I worked this through with help from my stroke consultant (who BTW was intrigued by the process, because microtiming isn’t something that affects standard function in patients). He informed my that with enough repetition, the forced early left stuff would become my new normal, & that in time, I wouldn’t have to concentrate on it. He was 99% right.

Although my circumstance was a bit different, I’m sure it has some take aways for others.

This is part of why I keep drumming, because it’s so good for the brain
 

yammyfan

Senior Member
After 20+ years of playing in churches, fighting with church sound guys, choir members, and praise team members, I'm having to "unlearn" playing quietly. I've grown overly-sensitive to volume which isn't a terribly bad thing, but every other drummer I watch is not terribly sensitive about volume, and it has been requested of me to play louder overall. Granted, I'm not talking about arms flailing around, but primarily just a solid commitment to a note. I feel like being really overly sensitive is something I need to "unlearn" a little bit and start laying into the notes a little more, and it's more challenging than I thought I'd be. Also, I'm terribly boring to watch IMO.

Have you had to unlearn something from your playing just so you can relearn it?
This is my precise situation. Like, exactly.

I don't play with enough authority when I'm trying to play at a moderate volume. Even when I think I'm hitting hard I'm not, according to the videos I've seen. It's really, really challenging to overcome.

I don't have an answer for myself other than "try harder" but it's interesting and comforting to know that I am not alone in this.
 

Xstr8edgtnrdrmrX

Diamond Member
I had to unlearn my disdain for country music when I joined a country band....

still a work in progress...
 

lefty2

Platinum Member
For most of my life I thought bouncing the sticks was cheating so to speak, I thought you had play every note. So never learned dbl and triple stroke rolls, I played everything single stroke. I work on them now regularly but don't use them much in bands I'm in classic rock and country .
 
Last edited:

I-P

Active Member
Jonathan Curtis has got me really focusing on my fulcrum which wasn't bad to begin with, but his instruction has me adjusting and isolating that area.

I'd you read this Jonathan thank you for the lesson and effort. 😁👍
 

mikyok

Platinum Member
Once I got into Moeller I had to relearn pretty much everything and start from the basics.
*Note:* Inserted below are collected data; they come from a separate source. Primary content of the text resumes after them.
===== src/hw/lsu_mem_access.sv =====
// Stage 2 of the load/store unit
// Issues memory requests, waits for load data and forms the load and store results

module lsu_mem_access
  import lsu_cfg_pkg::*;
  import lsu_types_pkg::*;
(
  input  logic            clk_i,
  input  logic            rst_ni,
  // Link to stage 1
  input  lsu_ctrl_t       ctrl_i,
  output logic            take_o,
  // Data memory port
  output mem_req_t        mem_req_o,
  input  logic            mem_rvalid_i,
  input  logic [XLEN-1:0] mem_rdata_i,
  // Results
  output lsu_result_t     ld_res_o,
  output lsu_result_t     st_res_o
);

  logic                     take;
  logic                     issue_ld;
  logic                     waiting_q;
  lsu_op_e                  ld_op_q;
  logic [1:0]               ld_off_q;
  logic [TRANS_ID_BITS-1:0] ld_id_q;
  logic [XLEN-1:0]          rdata_shifted;
  logic [XLEN-1:0]          ld_data;

  // An outstanding load blocks the next op
  assign take     = ctrl_i.valid & ~waiting_q;
  assign take_o   = take;
  // Aligned loads go to memory, misaligned ones answer at once
  assign issue_ld = take & ~ctrl_i.store & ~ctrl_i.ex.valid;

  // --------------------
  // Memory request
  // --------------------
  always_comb begin
    mem_req_o.req   = take & ~ctrl_i.ex.valid;
    mem_req_o.we    = ctrl_i.store;
    mem_req_o.addr  = ctrl_i.vaddr;
    mem_req_o.be    = ctrl_i.be;
    // Store data moves up into the lanes picked by the low address bits
    mem_req_o.wdata = ctrl_i.data << {ctrl_i.vaddr[1:0], 3'b000};
  end

  // --------------------
  // Outstanding load
  // --------------------
  always_ff @(posedge clk_i or negedge rst_ni) begin
    if (!rst_ni) begin
      waiting_q <= 1'b0;
    end else if (issue_ld) begin
      waiting_q <= 1'b1;
    end else if (mem_rvalid_i) begin
      waiting_q <= 1'b0;
    end
  end

  // What is needed to shape the returning data
  always_ff @(posedge clk_i) begin
    if (issue_ld) begin
      ld_op_q  <= ctrl_i.operation;
      ld_off_q <= ctrl_i.vaddr[1:0];
      ld_id_q  <= ctrl_i.trans_id;
    end
  end

  // --------------------
  // Load data extension
  // --------------------
  // Addressed byte or half word moves down to lane 0
  assign rdata_shifted = mem_rdata_i >> {ld_off_q, 3'b000};

  always_comb begin
    unique case (ld_op_q)
      LB:      ld_data = {{(XLEN - 8){rdata_shifted[7]}}, rdata_shifted[7:0]};
      LBU:     ld_data = {{(XLEN - 8){1'b0}}, rdata_shifted[7:0]};
      LH:      ld_data = {{(XLEN - 16){rdata_shifted[15]}}, rdata_shifted[15:0]};
      LHU:     ld_data = {{(XLEN - 16){1'b0}}, rdata_shifted[15:0]};
      default: ld_data = rdata_shifted;
    endcase
  end

  // --------------------
  // Results
  // --------------------
  // Loads finish either at once with an exception or when data returns
  always_comb begin
    ld_res_o = '0;
    if (take && !ctrl_i.store && ctrl_i.ex.valid) begin
      ld_res_o.valid    = 1'b1;
      ld_res_o.trans_id = ctrl_i.trans_id;
      ld_res_o.ex       = ctrl_i.ex;
    end else if (waiting_q && mem_rvalid_i) begin
      ld_res_o.valid    = 1'b1;
      ld_res_o.trans_id = ld_id_q;
      ld_res_o.result   = ld_data;
    end
  end

  // Stores finish in the cycle they are taken
  always_comb begin
    st_res_o          = '0;
    st_res_o.valid    = take & ctrl_i.store;
    st_res_o.trans_id = ctrl_i.trans_id;
    st_res_o.ex       = ctrl_i.ex;
  end

endmodule
==> src/serv_defines.svh <==
/*
 * Shared constants of the bit-serial core.
 * The run length equals the data length and must stay 32.
 * Only the five opcodes listed here are decoded.
 */
`ifndef SERV_DEFINES_SVH
`define SERV_DEFINES_SVH

// First fetch address after reset
`define SERV_RESET_PC 32'h0000_0000

// Data length, also the number of run cycles
`define SERV_XLEN 32

// Opcodes of the kept instructions
`define SERV_OP_OP     7'b0110011
`define SERV_OP_OP_IMM 7'b0010011
`define SERV_OP_LUI    7'b0110111
`define SERV_OP_AUIPC  7'b0010111
`define SERV_OP_JAL    7'b1101111

`endif
==> src/serv_pkg.sv <==
/*
 * Instruction formats and decoded controls of the serial core.
 * Register numbers are 5 bits; there is no CSR address space.
 */
`default_nettype none

`include "serv_defines.svh"

package serv_pkg;

   typedef logic [4:0] reg_addr_t;

   typedef struct packed {
      logic [6:0] funct7;
      reg_addr_t  rs2;
      reg_addr_t  rs1;
      logic [2:0] funct3;
      reg_addr_t  rd;
      logic [6:0] opcode;
   } r_fmt_t;

   typedef struct packed {
      logic [11:0] imm12;
      reg_addr_t   rs1;
      logic [2:0]  funct3;
      reg_addr_t   rd;
      logic [6:0]  opcode;
   } i_fmt_t;

   // J scrambles the upper 20 bits that U uses as is
   typedef struct packed {
      logic [`SERV_XLEN-13:0] imm20;
      reg_addr_t              rd;
      logic [6:0]             opcode;
   } u_fmt_t;

   typedef union packed {
      r_fmt_t r;
      i_fmt_t i;
      u_fmt_t u;
   } insn_u;

   typedef enum logic [1:0] {
      RD_ALU  = 2'd0,
      RD_CTRL = 2'd1,
      RD_IMM  = 2'd2
   } rd_sel_t;

   typedef enum logic [1:0] {
      IMM_I = 2'd0,
      IMM_U = 2'd1,
      IMM_J = 2'd2
   } imm_type_t;

   // bool_op values 00 add, 01 xor, 10 or and 11 and
   typedef struct packed {
      logic       alu_sub;
      logic [1:0] bool_op;
      rd_sel_t    rd_sel;
      logic       op_b_imm;
      logic       jal;
      logic       utype;
      logic       pc_rel;
      imm_type_t  imm_type;
      logic       rd_wr;
   } ctrl_t;

endpackage

`default_nettype wire

==> src/serv_top.sv <==
/*
 * Bit-serial RV32I core: ADD, SUB, AND, OR, XOR, their immediate forms,
 * LUI, AUIPC and JAL. Other opcodes give undefined results.
 * Register data moves one bit per cycle, LSB first, over 32 run cycles.
 */
`timescale 1ns/1ps
`default_nettype none

module serv_top (
   input  logic                clk,
   input  logic                i_rst,
   output logic [31:0]         o_ibus_adr,
   output logic                o_ibus_cyc,
   input  logic [31:0]         i_ibus_rdt,
   input  logic                i_ibus_ack,
   output logic                o_rf_rreq,
   input  logic                i_rf_ready,
   output serv_pkg::reg_addr_t o_rreg0,
   output serv_pkg::reg_addr_t o_rreg1,
   input  logic                i_rdata0,
   input  logic                i_rdata1,
   output logic                o_wen0,
   output serv_pkg::reg_addr_t o_wreg0,
   output logic                o_wdata0
);
   import serv_pkg::*;

   ctrl_t     dec_ctrl;
   reg_addr_t rd_addr;
   logic      cnt_en;
   logic      cnt0;
   logic      cnt_done;
   logic      imm;
   logic      alu_rd;
   logic      ctrl_rd;

   serv_state state (
      .clk        (clk),
      .i_rst      (i_rst),
      .i_ibus_ack (i_ibus_ack),
      .i_rf_ready (i_rf_ready),
      .o_ibus_cyc (o_ibus_cyc),
      .o_rf_rreq  (o_rf_rreq),
      .o_cnt_en   (cnt_en),
      .o_cnt0     (cnt0),
      .o_cnt_done (cnt_done)
   );

   serv_decode decode (
      .clk        (clk),
      .i_ibus_rdt (i_ibus_rdt),
      .i_ibus_ack (i_ibus_ack),
      .o_ctrl     (dec_ctrl),
      .o_rs1_addr (o_rreg0),
      .o_rs2_addr (o_rreg1),
      .o_rd_addr  (rd_addr)
   );

   serv_immdec immdec (
      .clk        (clk),
      .i_ibus_rdt (i_ibus_rdt),
      .i_ibus_ack (i_ibus_ack),
      .i_cnt_en   (cnt_en),
      .i_imm_type (dec_ctrl.imm_type),
      .o_imm      (imm)
   );

   serv_alu alu (
      .clk      (clk),
      .i_cnt_en (cnt_en),
      .i_cnt0   (cnt0),
      .i_ctrl   (dec_ctrl),
      .i_rs1    (i_rdata0),
      .i_rs2    (i_rdata1),
      .i_imm    (imm),
      .o_rd     (alu_rd)
   );

   serv_ctrl ctrl (
      .clk        (clk),
      .i_rst      (i_rst),
      .i_cnt_en   (cnt_en),
      .i_cnt0     (cnt0),
      .i_cnt_done (cnt_done),
      .i_ctrl     (dec_ctrl),
      .i_imm      (imm),
      .o_ibus_adr (o_ibus_adr),
      .o_rd       (ctrl_rd)
   );

   serv_rf_if rf_if (
      .i_cnt_en  (cnt_en),
      .i_ctrl    (dec_ctrl),
      .i_rd_addr (rd_addr),
      .i_alu_rd  (alu_rd),
      .i_ctrl_rd (ctrl_rd),
      .i_imm     (imm),
      .o_wen0    (o_wen0),
      .o_wreg0   (o_wreg0),
      .o_wdata0  (o_wdata0)
   );

endmodule

`default_nettype wire

==> src/serv_rf_if.sv <==
/*
 * Write port of the external register file.
 * Writes happen only in run cycles, never to x0.
 */
`timescale 1ns/1ps
`default_nettype none

module serv_rf_if (
   input  logic                i_cnt_en,
   input  serv_pkg::ctrl_t     i_ctrl,
   input  serv_pkg::reg_addr_t i_rd_addr,
   input  logic                i_alu_rd,
   input  logic                i_ctrl_rd,
   input  logic                i_imm,
   output logic                o_wen0,
   output serv_pkg::reg_addr_t o_wreg0,
   output logic                o_wdata0
);
   import serv_pkg::*;

   always_comb begin
      case (i_ctrl.rd_sel)
         RD_CTRL: o_wdata0 = i_ctrl_rd;
         // LUI writes the immediate as is
         RD_IMM:  o_wdata0 = i_imm;
         default: o_wdata0 = i_alu_rd;
      endcase
   end

   assign o_wen0  = i_cnt_en & i_ctrl.rd_wr;
   assign o_wreg0 = i_rd_addr;

endmodule

`default_nettype wire

==> src/serv_ctrl.sv <==
/*
 * PC register, shifted LSB first during the run and held otherwise.
 * The next PC is PC+imm for JAL and PC+4 for everything else.
 * A JAL offset that is not word aligned is not supported.
 */
`timescale 1ns/1ps
`default_nettype none

`include "serv_defines.svh"

module serv_ctrl (
   input  logic            clk,
   input  logic            i_rst,
   input  logic            i_cnt_en,
   input  logic            i_cnt0,
   input  logic            i_cnt_done,
   input  serv_pkg::ctrl_t i_ctrl,
   input  logic            i_imm,
   output logic [31:0]     o_ibus_adr,
   output logic            o_rd
);

   logic [31:0] pc;
   logic [1:0]  cnt_dly;
   logic        cnt2;
   logic        plus4;
   logic        plus4_cy_q;
   logic        rel_a;
   logic        pc_imm;
   logic        rel_cy_q;
   logic        new_pc;

   // Marks bit 2 for the +4
   assign cnt2   = cnt_dly[1];
   assign plus4  = pc[0] ^ cnt2 ^ plus4_cy_q;

   assign rel_a  = i_ctrl.pc_rel & pc[0];
   assign pc_imm = rel_a ^ i_imm ^ rel_cy_q;

   assign new_pc = i_ctrl.jal ? pc_imm : plus4;
   assign o_rd   = i_ctrl.utype ? pc_imm : plus4;

   always_ff @(posedge clk) begin
      if (i_rst) begin
         pc         <= `SERV_RESET_PC;
         cnt_dly    <= 2'b00;
         plus4_cy_q <= 1'b0;
         rel_cy_q   <= 1'b0;
      end else if (i_cnt_en) begin
         pc      <= {new_pc, pc[31:1]};
         cnt_dly <= {cnt_dly[0], i_cnt0};
         // Carries cleared for the next instruction
         plus4_cy_q <= i_cnt_done ? 1'b0 :
                       (pc[0] & cnt2) | (plus4_cy_q & (pc[0] ^ cnt2));
         rel_cy_q   <= i_cnt_done ? 1'b0 :
                       (rel_a & i_imm) | (rel_cy_q & (rel_a ^ i_imm));
      end
   end

   assign o_ibus_adr = pc;

   a_pc_aligned : assert property (@(posedge clk) disable iff (i_rst)
      i_cnt_done |=> (o_ibus_adr[1:0] == 2'b00))
      else $error("next fetch address not word aligned");

endmodule

`default_nettype wire

==> src/serv_alu.sv <==
/*
 * Serial ALU for add, subtract, and, or and xor.
 * Subtraction inverts operand b and starts the carry at one.
 */
`timescale 1ns/1ps
`default_nettype none

module serv_alu (
   input  logic            clk,
   input  logic            i_cnt_en,
   input  logic            i_cnt0,
   input  serv_pkg::ctrl_t i_ctrl,
   input  logic            i_rs1,
   input  logic            i_rs2,
   input  logic            i_imm,
   output logic            o_rd
);

   logic op_b;
   logic b_inv;
   logic carry_in;
   logic carry_q;
   logic sum;

   assign op_b     = i_ctrl.op_b_imm ? i_imm : i_rs2;
   assign b_inv    = op_b ^ i_ctrl.alu_sub;
   // Carry restarts on bit 0
   assign carry_in = i_cnt0 ? i_ctrl.alu_sub : carry_q;
   assign sum      = i_rs1 ^ b_inv ^ carry_in;

   always_ff @(posedge clk) begin
      if (i_cnt_en)
         carry_q <= (i_rs1 & b_inv) | (carry_in & (i_rs1 ^ b_inv));
   end

   always_comb begin
      case (i_ctrl.bool_op)
         2'b01:   o_rd = i_rs1 ^ op_b;
         2'b10:   o_rd = i_rs1 | op_b;
         2'b11:   o_rd = i_rs1 & op_b;
         default: o_rd = sum;
      endcase
   end

endmodule

`default_nettype wire

==> src/serv_immdec.sv <==
/*
 * Serial immediate, LSB first, one bit per run cycle.
 * The raw word is loaded on ack and rearranged in the next cycle,
 * once the decoded immediate type is valid.
 */
`timescale 1ns/1ps
`default_nettype none

module serv_immdec (
   input  logic                clk,
   input  serv_pkg::insn_u     i_ibus_rdt,
   input  logic                i_ibus_ack,
   input  logic                i_cnt_en,
   input  serv_pkg::imm_type_t i_imm_type,
   output logic                o_imm
);
   import serv_pkg::*;

   logic [31:0] imm_q;
   logic        fmt_pending;
   insn_u       raw;
   logic [31:0] imm_word;

   assign raw = imm_q;

   always_comb begin
      case (i_imm_type)
         IMM_U:   imm_word = {raw.u.imm20, 12'b0};
         IMM_J:   imm_word = {{12{raw.u.imm20[19]}}, raw.u.imm20[7:0],
                              raw.u.imm20[8], raw.u.imm20[18:9], 1'b0};
         default: imm_word = {{20{raw.i.imm12[11]}}, raw.i.imm12};
      endcase
   end

   always_ff @(posedge clk) begin
      fmt_pending <= i_ibus_ack;
      if (i_ibus_ack)
         imm_q <= i_ibus_rdt;
      else if (fmt_pending)
         imm_q <= imm_word;
      else if (i_cnt_en)
         imm_q <= {imm_q[31], imm_q[31:1]};
   end

   assign o_imm = imm_q[0];

endmodule

`default_nettype wire

==> src/serv_decode.sv <==
/*
 * Captures the fetched word on ack and decodes it into the control struct.
 * Opcodes outside OP, OP-IMM, LUI, AUIPC and JAL give undefined controls.
 */
`timescale 1ns/1ps
`default_nettype none

`include "serv_defines.svh"

module serv_decode (
   input  logic                clk,
   input  serv_pkg::insn_u     i_ibus_rdt,
   input  logic                i_ibus_ack,
   output serv_pkg::ctrl_t     o_ctrl,
   output serv_pkg::reg_addr_t o_rs1_addr,
   output serv_pkg::reg_addr_t o_rs2_addr,
   output serv_pkg::reg_addr_t o_rd_addr
);
   import serv_pkg::*;

   insn_u insn;

   function automatic logic [1:0] bool_sel(input logic [2:0] funct3);
      logic [1:0] sel;
      case (funct3)
         3'b100:  sel = 2'b01;
         3'b110:  sel = 2'b10;
         3'b111:  sel = 2'b11;
         default: sel = 2'b00;
      endcase
      return sel;
   endfunction

   always_ff @(posedge clk) begin
      if (i_ibus_ack)
         insn <= i_ibus_rdt;
   end

   always_comb begin
      o_ctrl          = '0;
      o_ctrl.rd_sel   = RD_ALU;
      o_ctrl.imm_type = IMM_I;
      case (insn.r.opcode)
         `SERV_OP_OP: begin
            // SUB is ADD with funct7 bit 5 set
            o_ctrl.alu_sub = (insn.r.funct3 == 3'b000) & insn.r.funct7[5];
            o_ctrl.bool_op = bool_sel(insn.r.funct3);
         end
         `SERV_OP_OP_IMM: begin
            o_ctrl.op_b_imm = 1'b1;
            o_ctrl.bool_op  = bool_sel(insn.i.funct3);
         end
         `SERV_OP_LUI: begin
            o_ctrl.rd_sel   = RD_IMM;
            o_ctrl.utype    = 1'b1;
            o_ctrl.imm_type = IMM_U;
         end
         `SERV_OP_AUIPC: begin
            o_ctrl.rd_sel   = RD_CTRL;
            o_ctrl.utype    = 1'b1;
            o_ctrl.pc_rel   = 1'b1;
            o_ctrl.imm_type = IMM_U;
         end
         `SERV_OP_JAL: begin
            o_ctrl.rd_sel   = RD_CTRL;
            o_ctrl.jal      = 1'b1;
            o_ctrl.pc_rel   = 1'b1;
            o_ctrl.imm_type = IMM_J;
         end
         default: ;
      endcase
      // x0 stays zero
      o_ctrl.rd_wr = |insn.u.rd;
   end

   assign o_rs1_addr = insn.i.rs1;
   assign o_rs2_addr = insn.r.rs2;
   assign o_rd_addr  = insn.u.rd;

endmodule

`default_nettype wire

==> src/serv_state.sv <==
/*
 * Phase sequencer: fetch, register request, wait, then 32 run cycles.
 * i_rf_ready must come at least one cycle after the o_rf_rreq pulse.
 * Only one instruction is in flight at any time.
 */
`timescale 1ns/1ps
`default_nettype none

`include "serv_defines.svh"

module serv_state (
   input  logic clk,
   input  logic i_rst,
   input  logic i_ibus_ack,
   input  logic i_rf_ready,
   output logic o_ibus_cyc,
   output logic o_rf_rreq,
   output logic o_cnt_en,
   output logic o_cnt0,
   output logic o_cnt_done
);

   typedef enum logic [1:0] {
      PH_FETCH,
      PH_REQ,
      PH_WAIT,
      PH_RUN
   } phase_t;

   phase_t     phase;
   logic [4:0] cnt;

   always_ff @(posedge clk) begin
      if (i_rst) begin
         phase <= PH_FETCH;
         cnt   <= '0;
      end else begin
         case (phase)
            PH_FETCH: if (i_ibus_ack) phase <= PH_REQ;
            PH_REQ:   phase <= PH_WAIT;
            PH_WAIT:  if (i_rf_ready) phase <= PH_RUN;
            default: begin
               // Wraps back to zero after the last bit
               cnt <= cnt + 5'd1;
               if (o_cnt_done)
                  phase <= PH_FETCH;
            end
         endcase
      end
   end

   assign o_ibus_cyc = (phase == PH_FETCH);
   assign o_rf_rreq  = (phase == PH_REQ);
   assign o_cnt_en   = (phase == PH_RUN);
   assign o_cnt0     = o_cnt_en && (cnt == 5'd0);
   assign o_cnt_done = o_cnt_en && (cnt == 5'(`SERV_XLEN - 1));

   // Ack only answers a pending fetch
   a_ack_in_fetch : assert property (@(posedge clk) disable iff (i_rst)
      i_ibus_ack |-> o_ibus_cyc)
      else $error("instruction bus ack without a fetch");

   a_ready_in_wait : assert property (@(posedge clk) disable iff (i_rst)
      i_rf_ready |-> (phase == PH_WAIT))
      else $error("register file ready without a pending request");

endmodule

`default_nettype wire
--- src/hw/cpu_pkg.sv ---
package cpu_pkg;

    localparam int word_width     = 64; // Data path width
    localparam int instr_width    = 32;
    localparam int cw_width       = 33; // Control word width
    localparam int reg_addr_width = 5;  // 32 registers
    localparam int alu_fs_width   = 5;

    // Control word fields, msb first, lsb given for multi-bit fields
    localparam int cw_alu_en     = 32; // ALU drives bus
    localparam int cw_alu_bs     = 31; // ALU B from k
    localparam int cw_alu_fs     = 26; // 5 bits
    localparam int cw_rf_b_en    = 25; // RF port B drives bus
    localparam int cw_rf_sa      = 20;
    localparam int cw_rf_sb      = 15;
    localparam int cw_rf_da      = 10;
    localparam int cw_rf_w       = 9;
    localparam int cw_ram_en     = 8;  // RAM drives bus
    localparam int cw_ram_w      = 7;
    localparam int cw_pc_en      = 6;  // PC drives bus
    localparam int cw_pc_fs      = 4;  // 2 bits
    localparam int cw_pc_is      = 3;
    localparam int cw_status_ld  = 2;  // Always 0 here
    localparam int cw_next_state = 0;  // 2 bits

    // ALU function, fs[4:2] picks the operation
    // Bit 1 inverts B and feeds carry in, bit 0 inverts A
    localparam logic [4:0] alu_and = 5'b000_00;
    localparam logic [4:0] alu_or  = 5'b001_00;
    localparam logic [4:0] alu_add = 5'b010_00;
    localparam logic [4:0] alu_xor = 5'b011_00;
    localparam logic [4:0] alu_lsl = 5'b100_00;
    localparam logic [4:0] alu_lsr = 5'b101_00;
    localparam logic [4:0] alu_sub = 5'b010_10; // A + ~B + 1

    localparam logic [1:0] st_fetch = 2'd0;
    localparam logic [1:0] st_exec  = 2'd1;
    localparam logic [1:0] st_halt  = 2'd3;

    localparam logic [1:0] pc_hold = 2'b00;
    localparam logic [1:0] pc_inc4 = 2'b01;

    localparam logic [8:0]  op_movz = 9'b110100101;
    localparam logic [10:0] op_add  = 11'b10001011000;
    localparam logic [10:0] op_sub  = 11'b11001011000;
    localparam logic [10:0] op_and  = 11'b10001010000;
    localparam logic [10:0] op_orr  = 11'b10101010000;
    localparam logic [10:0] op_eor  = 11'b11001010000;
    localparam logic [10:0] op_ldur = 11'b11111000010;
    localparam logic [10:0] op_stur = 11'b11111000000;
    localparam logic [9:0]  op_addi = 10'b1001000100;
    localparam logic [9:0]  op_subi = 10'b1101000100;

    localparam logic [4:0] zero_reg = 5'd31; // Reads as 0

    localparam int ram_words      = 256;
    localparam int ram_addr_lsb   = 3;  // Word addressed, byte offset dropped
    localparam int ram_addr_width = $clog2(ram_words);

endpackage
I'd been self taught for for 15 years. Always keep an open mind when it comes to learning.

Playing off the bass drum head and how to play cymbals. The latter has saved me a small fortune down the years and didn't take long too get the hang of.

The basics was probably the main thing I've had to relearn. You do your studies and when your young you think you need to show off. In reality you go much further as a drummer if you keep things as simple as possible.